_DATA SHOWN_:

——

## config.mk

```make
export PLATFORM = sky130hd
export DESIGN_NAME = box_overlay
export DESIGN_NICKNAME = d
export VERILOG_FILES = /design/src/rtl/box_overlay.sv
export SDC_FILE = /design/constraint.sdc
export NUM_CORES = 1
export LEC_CHECK = 0
export BUFFER_PORTS_ARGS = -buffer_cell sky130_fd_sc_hd__buf_4
export CAP_MARGIN = 20
export CORE_ASPECT_RATIO = 1.4
export CORE_MARGIN = 5
export CORE_UTILIZATION = 55
export CTS_BUF_LIST = sky130_fd_sc_hd__clkbuf_8
export CTS_CLUSTER_DIAMETER = 120
export CTS_CLUSTER_SIZE = 14
export DETAILED_ROUTE_END_ITERATION = 8
export PLACE_DENSITY_LB_ADDON = 0.08
export SETUP_SLACK_MARGIN = 0.05
export SLEW_MARGIN = 40
export SYNTH_ARGS = -nofsm -noshare
export SYNTH_HDL_FRONTEND = slang
export SYNTH_SLANG_ARGS = --single-unit
```

## constraint.sdc

```tcl
create_clock -name clk -period 20.6 [get_ports clk]
set_clock_uncertainty 0.1 [all_clocks]
set_input_delay 2.06 -clock clk [delete_from_list [all_inputs] [get_ports clk]]
set_output_delay 2.06 -clock clk [all_outputs]
set_load 0.05 [all_outputs]
```

## src/rtl/box_overlay.sv

```systemverilog
// box_overlay: draws up to N_BOX rectangle outlines over an RGB video stream, 2-clock latency.
// Define BOX_OVERLAY_ALPHA_EN to blend box colour 50% with the pixel instead of replacing it.
module box_overlay #(
  parameter  int N_BOX  = 4,
  parameter  int H_ACT  = 1280,
  parameter  int V_ACT  = 720,
  parameter  int BORDER = 2,
  localparam int XW     = $clog2(H_ACT),
  localparam int YW     = $clog2(V_ACT),
  localparam int IW     = $clog2(N_BOX)
) (
  input  logic          clk,
  input  logic          rst,
  input  logic          cfg_valid,
  output logic          cfg_ready,
  input  logic [IW-1:0] cfg_idx,
  input  logic          cfg_en,
  input  logic [XW-1:0] cfg_sx,
  input  logic [XW-1:0] cfg_ex,
  input  logic [YW-1:0] cfg_sy,
  input  logic [YW-1:0] cfg_ey,
  input  logic [23:0]   cfg_color,
  input  logic          i_vsync,
  input  logic          i_hsync,
  input  logic          i_de,
  input  logic [7:0]    i_r,
  input  logic [7:0]    i_g,
  input  logic [7:0]    i_b,
  output logic          o_vsync,
  output logic          o_hsync,
  output logic          o_de,
  output logic [7:0]    o_r,
  output logic [7:0]    o_g,
  output logic [7:0]    o_b
);

  typedef struct packed {
    logic          en;
    logic [XW-1:0] sx;
    logic [YW-1:0] sy;
    logic [XW-1:0] ex;
    logic [YW-1:0] ey;
    logic [23:0]   color;
  } box_t;

  localparam logic [XW:0]   BX    = (XW+1)'(BORDER);
  localparam logic [YW:0]   BY    = (YW+1)'(BORDER);
  localparam logic [XW-1:0] X_MAX = XW'(H_ACT - 1);
  localparam logic [YW-1:0] Y_MAX = YW'(V_ACT - 1);

  box_t          shadow [N_BOX];
  box_t          live   [N_BOX];

  logic          vs_prev, de_prev, ready_q;
  logic          vs_edge;
  logic [XW-1:0] x_q;
  logic [YW-1:0] y_q;

  logic          s1_vs, s1_hs, s1_de;
  logic [23:0]   s1_rgb;
  logic [XW-1:0] s1_x;
  logic [YW-1:0] s1_y;

  logic          hit_any;
  logic [23:0]   hit_color;
  logic [23:0]   mix_rgb;

  assign vs_edge = i_vsync & ~vs_prev;
  // Writes stall on the commit cycle so the shadow table is stable while it is copied.
  assign cfg_ready = ready_q & ~vs_edge & ~rst;

  // One extra bit of headroom so sx+BORDER / x+BORDER never wrap at the right/bottom edge.
  function automatic logic box_hit(input box_t b, input logic [XW-1:0] x, input logic [YW-1:0] y);
    logic [XW:0] xe, sx, ex;
    logic [YW:0] ye, sy, ey;
    logic        outer, inner;
    xe    = {1'b0, x};
    sx    = {1'b0, b.sx};
    ex    = {1'b0, b.ex};
    ye    = {1'b0, y};
    sy    = {1'b0, b.sy};
    ey    = {1'b0, b.ey};
    outer = b.en && (xe >= sx) && (xe <= ex) && (ye >= sy) && (ye <= ey);
    inner = (xe >= sx + BX) && (xe + BX <= ex) && (ye >= sy + BY) && (ye + BY <= ey);
    return outer && !inner;
  endfunction

`ifdef BOX_OVERLAY_ALPHA_EN
  function automatic logic [7:0] avg8(input logic [7:0] a, input logic [7:0] b);
    logic [8:0] sum;
    sum = {1'b0, a} + {1'b0, b};
    return sum[8:1];
  endfunction
`endif

  always_ff @(posedge clk) begin
    // NOTE: sequential state uses non-blocking assignments so every register samples pre-edge values.
    if (rst) begin
      vs_prev <= 1'b0;
      de_prev <= 1'b0;
      ready_q <= 1'b0;
      x_q     <= '0;
      y_q     <= '0;
      // NOTE: the box tables are reset explicitly; an unreset slot could draw garbage after power-up.
      for (int k = 0; k < N_BOX; k++) begin
        shadow[k] <= '0;
        live[k]   <= '0;
      end
    end else begin
      vs_prev <= i_vsync;
      de_prev <= i_de;
      ready_q <= 1'b1;

      if (!i_de)
        x_q <= '0;
      else if (x_q != X_MAX)
        x_q <= x_q + 1'b1;

      if (vs_edge)
        y_q <= '0;
      else if (!i_de && de_prev && (y_q != Y_MAX))
        y_q <= y_q + 1'b1;

      if (cfg_valid && cfg_ready && (int'(cfg_idx) < N_BOX))
        shadow[cfg_idx] <= '{en: cfg_en, sx: cfg_sx, sy: cfg_sy,
                             ex: cfg_ex, ey: cfg_ey, color: cfg_color};

      if (vs_edge)
        for (int k = 0; k < N_BOX; k++)
          live[k] <= shadow[k];
    end
  end

  always_ff @(posedge clk) begin
    if (rst) begin
      s1_vs  <= 1'b0;
      s1_hs  <= 1'b0;
      s1_de  <= 1'b0;
      s1_rgb <= '0;
      s1_x   <= '0;
      s1_y   <= '0;
    end else begin
      s1_vs  <= i_vsync;
      s1_hs  <= i_hsync;
      s1_de  <= i_de;
      s1_rgb <= {i_r, i_g, i_b};
      s1_x   <= x_q;
      s1_y   <= y_q;
    end
  end

  always_comb begin
    // NOTE: combinational logic uses blocking assignments with a default first, so no latch is inferred.
    hit_any   = 1'b0;
    hit_color = '0;
    // Later slots overwrite earlier ones: the highest-index hit wins.
    for (int k = 0; k < N_BOX; k++) begin
      if (box_hit(live[k], s1_x, s1_y)) begin
        hit_any   = 1'b1;
        hit_color = live[k].color;
      end
    end
  end

  always_comb begin
    mix_rgb = s1_rgb;
    if (s1_de && hit_any) begin
`ifdef BOX_OVERLAY_ALPHA_EN
      mix_rgb = {avg8(hit_color[23:16], s1_rgb[23:16]),
                 avg8(hit_color[15:8],  s1_rgb[15:8]),
                 avg8(hit_color[7:0],   s1_rgb[7:0])};
`else
      mix_rgb = hit_color;
`endif
    end
  end

  always_ff @(posedge clk) begin
    if (rst) begin
      o_vsync <= 1'b0;
      o_hsync <= 1'b0;
      o_de    <= 1'b0;
      o_r     <= '0;
      o_g     <= '0;
      o_b     <= '0;
    end else begin
      o_vsync <= s1_vs;
      o_hsync <= s1_hs;
      o_de    <= s1_de;
      o_r     <= mix_rgb[23:16];
      o_g     <= mix_rgb[15:8];
      o_b     <= mix_rgb[7:0];
    end
  end

endmodule
```

After elaboration in Yosys (flattened, before gate mapping) --
Memories as Yosys holds them, arrays and structs flattened. Cells that the tools add are included.
Cells by class: $add $sub $neg 12, magnitude comparators 32, eq/ne operators 2, multiplexer cells 25, bitwise gates (word level) 11, reductions and logical operators 44
Operator list (number):
- two-way mux 67 bit | 5
- two-way mux 24 bit | 5
- OR reduction 67 bit | 1
- adder 11 x 2 -> 12 bit, second input constant | 5
- adder 10 x 2 -> 11 bit, second input constant | 5
- >= comparator 11 x 12 -> 1 bit | 4
- <= comparator 12 x 11 -> 1 bit | 4
- >= comparator 10 x 11 -> 1 bit | 4
- >= comparator 11 bit | 4
- <= comparator 11 x 10 -> 1 bit | 4
- <= comparator 11 bit | 4
- >= comparator 10 bit | 4
- <= comparator 10 bit | 4
- logical AND 1 bit | 36
- two-way mux 1 bit | 14
- adder 11 x 1 -> 11 bit, second input constant | 1
- inequality test 11 bit, second input constant | 1
- adder 10 x 1 -> 10 bit, second input constant | 1
- inequality test 10 bit, second input constant | 1
- zero test 1 bit | 5
- NOT 1 bit | 4
- bitwise OR 1 bit | 4
- OR reduction 2 bit | 2
- AND 1 bit | 3
- two-way mux 2 bit | 1
Storage, ports and cells: flip-flop bits (word level) 97, memory bits (writable) 536, memories kept 2
Memory list:
- live | words 4, width 67, read ports 4, clocked after Yosys merged registers in 0, write ports 4, line 52 | box_t live [N_BOX];
- shadow | words 4, width 67, read ports 4, clocked after Yosys merged registers in 0, write ports 4, line 51 | box_t shadow [N_BOX];

Depth between registers and ports, before layout --
Gate-level depths: netlist of the first run.
word-level depth 13, mapped depth 17, gate-level depth less buffers 16

Worst setup path after synthesis of the first run --
OpenSTA, ideal clock, no wires.
path type in2reg, from input port rst, to memory live[0][0] (netlist name), enable pin, library setup time 0.739 ns, arrival 9.889 ns, required time 19.761 ns, path slack 9.873 ns, stages 3, buffers on the path 2, cells stage by stage clkbuf_1 a21o_1 clkbuf_1
RTL lines:
- from (decl) | line 13 | input logic rst,
- to (decl) | line 52

Worst setup path after layout of the first run --
from input port rst, to output port cfg_ready
On the way: longest elaborated chain between the ends 2
RTL lines:
- NOT 1 bit | line 70 | assign cfg_ready = ready_q & ~vs_edge & ~rst;
- AND 1 bit | line 70
- to (decl) | line 15 | output logic cfg_ready,
Every way passes these cells.

==> flow_summary.toml, run 1 <==
[clock_tree]
cts.repair.resized = 0
hold_buffers = 0
post_cts_buffers = 0
clk_latency_ps = 680
cts-root-buf = "clkbuf_8"
cts_buffers = 51
cts_sinks = 633
htree_levels = 2
cts.clk_slew.worst_paths_ps = 90
clockBufferDepth = 3
cts_tree = "done"

[logic_synthesis]
synth_top_flop_cell = "edfxtp_1"
syn_inst = 2746
ys_ff_latch = 633
synth_top_area_cell = "edfxtp_1"
synth_area_leaders = "edfxtp_1 49%, ha_1 13%, and3_1 6.7%, dfxtp_1 5.9%, and2_1 3.9%"
yosysMostFrequentCell = "edfxtp_1"
netlist_area_um2 = 32800
synth-edff-count = 536
synth_top_area_share_pct = 49.1
ys_seq_area_share_pct = 55.0
ys_types = 73
syn_nets = 3177
synth_common_cells = "536 x edfxtp_1, 349 x and3_1, 332 x ha_1, 219 x inv_1, 203 x and2_1"
syn_avg_cell_area_um2 = 11.9
yosys_warnings = 0
synthArstFlopShare_pct = 0

[setup_path]
endpoint_kind = "output port"
crit_type = "input port to output port"
crit_arrival_ps = 4150
cp.required_ps = 18440
startpoint = "rst"
crit_fanout = 69
reg2reg_from = "s1_x[4]"
cp-start-kind = "input port"

[finish]
area_growth_pct = 8.35
nets = 3278
final_util_pct = 59.8
register_area_um2 = 18000
stdcell_count = 3639
drive_above_1_share_pct = 10.6
multi_input_area_um2 = 13500
nFillCells = 4913

[min_path]
hold_start = "s1_hs"
hp-class = "flip-flop to flip-flop"

[sta]
tightest_slew_ps = 881
layout_min_cycle_time_ps = 6310
final_max_slew_viol_count = 0
slew_headroom_pct = 41.3
setup_tns_ps = 0
fin_ws_ps = 14290
setup_violations = 0
rsz0062_at_grt = "false"
finalHoldViolCount = 0
fin_crit_sh_pct = 30.6
fmax_ghz = 0.159

[routing]
drtAntennaViolNets = 0
dr.first_iter.drc_count = 1226
dr.pass1.iters = 5
wire_per_inst_um = 23.1
viasPerCell = 5.92
vias = 21500
drc = 0
wl_um = 84200

[floorplan]
die-area_um2 = 64700
initial_core_util_pct = 55.2
rows = 106
core_um2 = 59400
die_x_um = 216
io_pins = 127
fp.dieH_um = 299

[power_and_ir_drop]
ir_drop_uv = 54.3
p_leak_nw = 15.8
p_per_area_nw_per_um2 = 66.0

[global_routing]
track_usage_pct = 25.8
grt_max_degree = 110
gr-total-overflow = 0
grt_pass1_vias = 22800
grt_first_pass_wirelength_um = 129000
antenna_found_initial = 4

[placement]
portBuffers = 126
dp_hpwl_um = 56600
pre_cts_slack_ps = 14000
place_congestion = 0.888
dp_cells = 3550

[job]
maxCapViolations = 0

[outcome]
outcome = "finished, final reports clean"
-- final cells by class --
class                   instances  area share, %
multi-input cells            1771           38.1
clock buffers                  52           2.01
well taps                     756           2.66
inverters                     222           2.36
diodes                          2         0.0141
flip-flops and latches        633           50.8
clock inverters                35          0.430
repair buffers                168           3.66
-- logic make-up after synthesis --
logic type | after synthesis | synth area share [%]
adders and majority gates | 332 | 12.7
buffers and inverters | 342 | 4.03
xor gates and xnor gates | 90 | 2.40
DFF | 633 | 55.0
muxes | 4 | 0.122
AOI/OAI and AO/OA | 373 | 8.76
and+or+nand+nor | 972 | 17.0
-- per-layer routing --
| metal | wire length, µm | up-vias | GRT usage, % | part of all wire, % |
|---|---|---|---|---|
| met5 | 0 | - | 0 | 0 |
| met1 | 32400 | 10600 | 30.1 | 38 |
| met2 | 43600 | 559 | 47.2 | 52 |
| li1 | - | 10200 | - | - |
| met4 | 4390 | 0 | 11.8 | 5.2 |
| met3 | 3810 | 229 | 3.51 | 4.5 |
-- path summary, 6_finish.rpt --
check / to / slack, ps / cells after the start
setup / recovery: cfg_ready / 14290 / 5
hold / removal: o_hsync / 350 / 1
setup reg to reg: o_r[7] / 15090 / 16
hold reg to reg: o_hsync / 350 / 1
-- flip-flops by register name, indices dropped and copies added (netlist names) --
name / flops
o_vsync: 1
s1_de: 1
s1_x: 11
o_de: 1
o_hsync: 1
s1_hs: 1
shadow: 268
live: 268
s1_rgb: 24
s1_y: 10
s1_vs: 1
o_r: 8
y_q: 10
ready_q: 1
x_q: 11
o_b: 8
o_g: 8
-- layout by cell type (no fill, tap or decap), types with 4 or more instances in the layout --
cell type  instances
a211oi_1          18
nor2b_1           69
nand2b_1          12
a2111oi_0         11
o2bb2ai_1          5
dfxtp_1           97
clkbuf_8          52
a22oi_2           20
o211ai_1          12
a21oi_1          100
xnor2_1           72
a22oi_1            5
mux2i_1            4
a31oi_1            8
edfxtp_1         536
o21ai_0           48
o2bb2ai_2         20
a21o_1            26
ha_1             332
o21a_1            10
xor2_1            18
o221ai_2          20
and2_1           203
nand3_1           73
nor3_1            25
and3_1           349
buf_4            161
o221ai_1           5
inv_1            251
o21bai_1           9
buf_6              4
or3_1              7
nand4_1           38
o21ai_1           15
nor2_1           101
nand2_1           66
-- power breakdown --
part           switching (mW)  leakage [nW]  internal (mW)  total (mW)
clock network           0.411         0.556          0.236       0.647
logic                   0.147          8.68         0.0775       0.225
registers              0.0245          6.55           1.45        1.47
-- critical path, stage by stage --
cell	delay, ps
buf_4	320
a21o_4	520
nor2_4	160
buf_4	710
buf_4	330
-- through the flow --
stage / cell area [µm²] / hold slack (ps) / power [mW]
3_5_place_dp: 34600 / 324 / 1.73
3_3_place_gp: 34600 / 318 / 1.72
6_report: 35500 / 349 / 2.35
5_1_grt: 35500 / 363 / 2.44
4_1_cts: 35500 / 355 / 2.37
2_1_floorplan: 32800 / 310 / 1.64
No activity file was read; power rests on OpenSTA's default activity.
==> run 2, diff against run 1 <==
- clock period: 20.6 -> 5.2 ns (I/O delays scaled with it)
==> run 2 against run 1 <==
Register-to-register slack lost 15000 ps. Critical endpoint is now o_b[0]. Die area is the same. Core utilization grew 1.4 points.
==> flow_summary.toml, run 2 (same netlist as run 1, synthesis figures left out) <==
[setup_path]
crit_arrival_ps = 5140
reg2reg_to = "o_b[0]"
crit_fanout = 24
startpoint = "s1_x[1]"
cp-start-kind = "flip-flop"
reg2reg_from = "s1_x[1]"
reg2regPathDepth = 16
cp.required_ps = 5730
endpoint = "o_b[0]"
crit_type = "flip-flop to flip-flop"
r2r_slack_ps = 590
endpoint_kind = "flip-flop"

[sta]
setup_tns_ps = 0
layout_min_cycle_time_ps = 4610
slew_headroom_pct = 40.6
setup_violations = 0
finalHoldViolCount = 0
fin_crit_sh_pct = 88.7
rsz0062_at_grt = "false"
tightest_slew_ps = 890
final_max_slew_viol_count = 0
fmax_ghz = 0.217

[power_and_ir_drop]
p_per_area_nw_per_um2 = 259
clkPwrFrac_pct = 27.7
ir_drop_uv = 256
p_seq_share_pct = 62.1
internal_power_mw = 7.02
p_total_mw = 9.41
p_sw_share_pct = 25.4
p_leak_nw = 16.2
comb_power_share_pct = 10.2
p_sw_mw = 2.39

[global_routing]
grt_pass1_vias = 22700
grt_first_pass_wirelength_um = 134000
track_usage_pct = 26.9
antenna_found_initial = 1
grt_max_degree = 112
gr-total-overflow = 0

[finish]
reg_top3 = "live (268), shadow (268), s1_rgb (24)"
final_common_cell = "edfxtp_1"
register_area_um2 = 18000
final_util_pct = 61.2
final_cell_mix = "536 x edfxtp_1, 349 x and3_1, 332 x ha_1"
nFillCells = 4782
multi_input_area_um2 = 13500
nets = 3354
area_growth_pct = 10.9
drive_above_1_share_pct = 10.8

[routing]
wire_per_inst_um = 23.7
viasPerCell = 5.89
drc = 0
dr.pass1.iters = 5
vias = 21900
drtAntennaViolNets = 0
dr.first_iter.drc_count = 1383
wl_um = 88400

[clock_tree]
cts_sinks = 633
cts_buffers = 51
post_cts_buffers = 0
htree_levels = 2
cts.clk_slew.worst_paths_ps = 100
clockBufferDepth = 3
cts.repair.resized = 0
clk_latency_ps = 700
cts_tree = "done"
hold_buffers = 61
cts-root-buf = "clkbuf_8"

[floorplan]
core_um2 = 59400
die-area_um2 = 64700
die_x_um = 216
io_pins = 127
fp.dieH_um = 299
rows = 106
initial_core_util_pct = 55.2

[placement]
dp_hpwl_um = 60700
portBuffers = 126
place_congestion = 0.934

[job]
maxCapViolations = 0

[min_path]
hp-class = "input port to flip-flop"

[outcome]
outcome = "finished, final reports clean"
run 2: cell count changes in the layout (fill, tap and decap cells not counted), sizes merged:
cell         delta
clkinvlp        -1
dlygate4sd3    +61
clkinv          +2
clkbuf          -1
diode           -1
buf            +15
inv             +9
run 2: how the worst min path moves through the flow:
| stage | start | end | depth (start not counted) |
|---|---|---|---|
| after global routing | cfg_ey[0] | shadow[2][24] | 2 |
| final | cfg_ey[0] | shadow[2][24] | 2 |
| after detailed placement | s1_rgb[23] | o_r[7] | 1 |
| after CTS | cfg_sy[0] | shadow[2][45] | 2 |
| after global placement | s1_hs | o_hsync | 1 |
| after floorplan | s1_rgb[0] | o_b[0] | 1 |
run 2: cell type report:
cell class	count	share of cell area (%)
multi-input combinational	1771	37.2
sequential	633	49.6
tap	756	2.60
inverter	222	2.31
antenna	1	0.00688
clock buffer	51	1.93
clock inverter	45	0.588
timing repair buffer	244	5.78
run 2: stage by stage:
step | instances | hold slack (ps) | area [µm²] | setup WS (ps)
floorplan | 2746 | 310 | 32800 | 196
global placement | 3562 | 323 | 34700 | 726
detailed placement | 3564 | 330 | 34800 | 678
CTS | 3721 | 3.51 | 36300 | 650
global route | 3723 | 6.21 | 36400 | 330
finish | 3723 | 44.4 | 36400 | 589
run 2: layer usage:
layer / track usage (%) / share of wire, % / up-vias
met5: 0 / 0 / -
met1: 32.6 / 39 / 10900
met4: 8.12 / 3.1 / 0
met3: 3.12 / 4.2 / 149
met2: 50.2 / 53 / 521
li1: - / - / 10400
run 2: power by group through the flow:
stage          clock network, mW  registers, mW  logic, mW
6_report                    2.61           5.85      0.956
5_1_grt                     2.87           5.87       1.05
4_1_cts                     2.68           5.85      0.959
3_5_place_dp                   0           5.97      0.917
3_3_place_gp                   0           5.96      0.894
2_1_floorplan                  0           5.97      0.523
run 2: critical path, cell delays in order, from the launching register on:
cell	delay (ps)
dfxtp_1	560
ha_1	270
nand2_1	70
nor2_1	210
nand3_1	120
xnor2_1	460
ha_1	350
a21o_1	180
a21oi_1	180
o21ai_0	110
o31ai_1	450
and4_4	330
nor2_1	40
nand4b_1	290
a21oi_4	210
buf_4	420
o2bb2ai_1	170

——

_WORK INSTRUCTIONS_:
Reproduce exactly the lines above from the line with "cell area (%)" to the line with "floorplan | 2746 | 310 | 32800 | 196", including both, and add nothing.

_EXERCISE ANSWER_:
cell class	count	share of cell area (%)
multi-input combinational	1771	37.2
sequential	633	49.6
tap	756	2.60
inverter	222	2.31
antenna	1	0.00688
clock buffer	51	1.93
clock inverter	45	0.588
timing repair buffer	244	5.78
run 2: stage by stage:
step | instances | hold slack (ps) | area [µm²] | setup WS (ps)
floorplan | 2746 | 310 | 32800 | 196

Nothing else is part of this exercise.